TASK PROMPT:
Lines with the word "allHit": copy all of them from the entries below.

(Collected data entries)
----

[src/rtl/quad_tap_prio.sv]
module quad_tap_prio #(
  parameter int CAND = 16,
  parameter int IW   = 5
) (
  input  logic [CAND-1:0] hits,
  output logic            anyHit,
  output logic            allHit,
  output logic [IW-1:0]   firstTap
);
  logic [CAND:0]   noneBelow;
  logic [CAND-1:0] firstOh;

  assign noneBelow[0] = 1'b1;
  for (genvar i = 0; i < CAND; i++) begin : g_chain
    assign firstOh[i]     = hits[i] & noneBelow[i];
    assign noneBelow[i+1] = noneBelow[i] & ~hits[i];
  end

  always_comb begin
    firstTap = '0;
    for (int i = 0; i < CAND; i++) begin
      if (firstOh[i]) firstTap = firstTap | IW'(i + 1);
    end
  end

  assign anyHit = ~noneBelow[CAND];
  assign allHit = &hits;

  always_comb begin
    assert_first_onehot_R2: assert ($onehot0(firstOh));
  end
endmodule

[src/rtl/quad_tap_ctrl.sv]
module quad_tap_ctrl
  import quad_tap_pkg::*;
(
  input  logic       latchEn,
  input  logic       anyHit,
  input  logic       allHit,
  input  logic       tapLsb,
  output tapStrobe_t strobe
);
  always_comb begin
    strobe.load     = latchEn;
    strobe.fallback = ~anyHit;
    strobe.invalid  = allHit;
    strobe.comp     = anyHit & tapLsb;
  end
endmodule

----

RESULT:
  output logic            allHit,
  assign allHit = &hits;
  input  logic       allHit,
    strobe.invalid  = allHit;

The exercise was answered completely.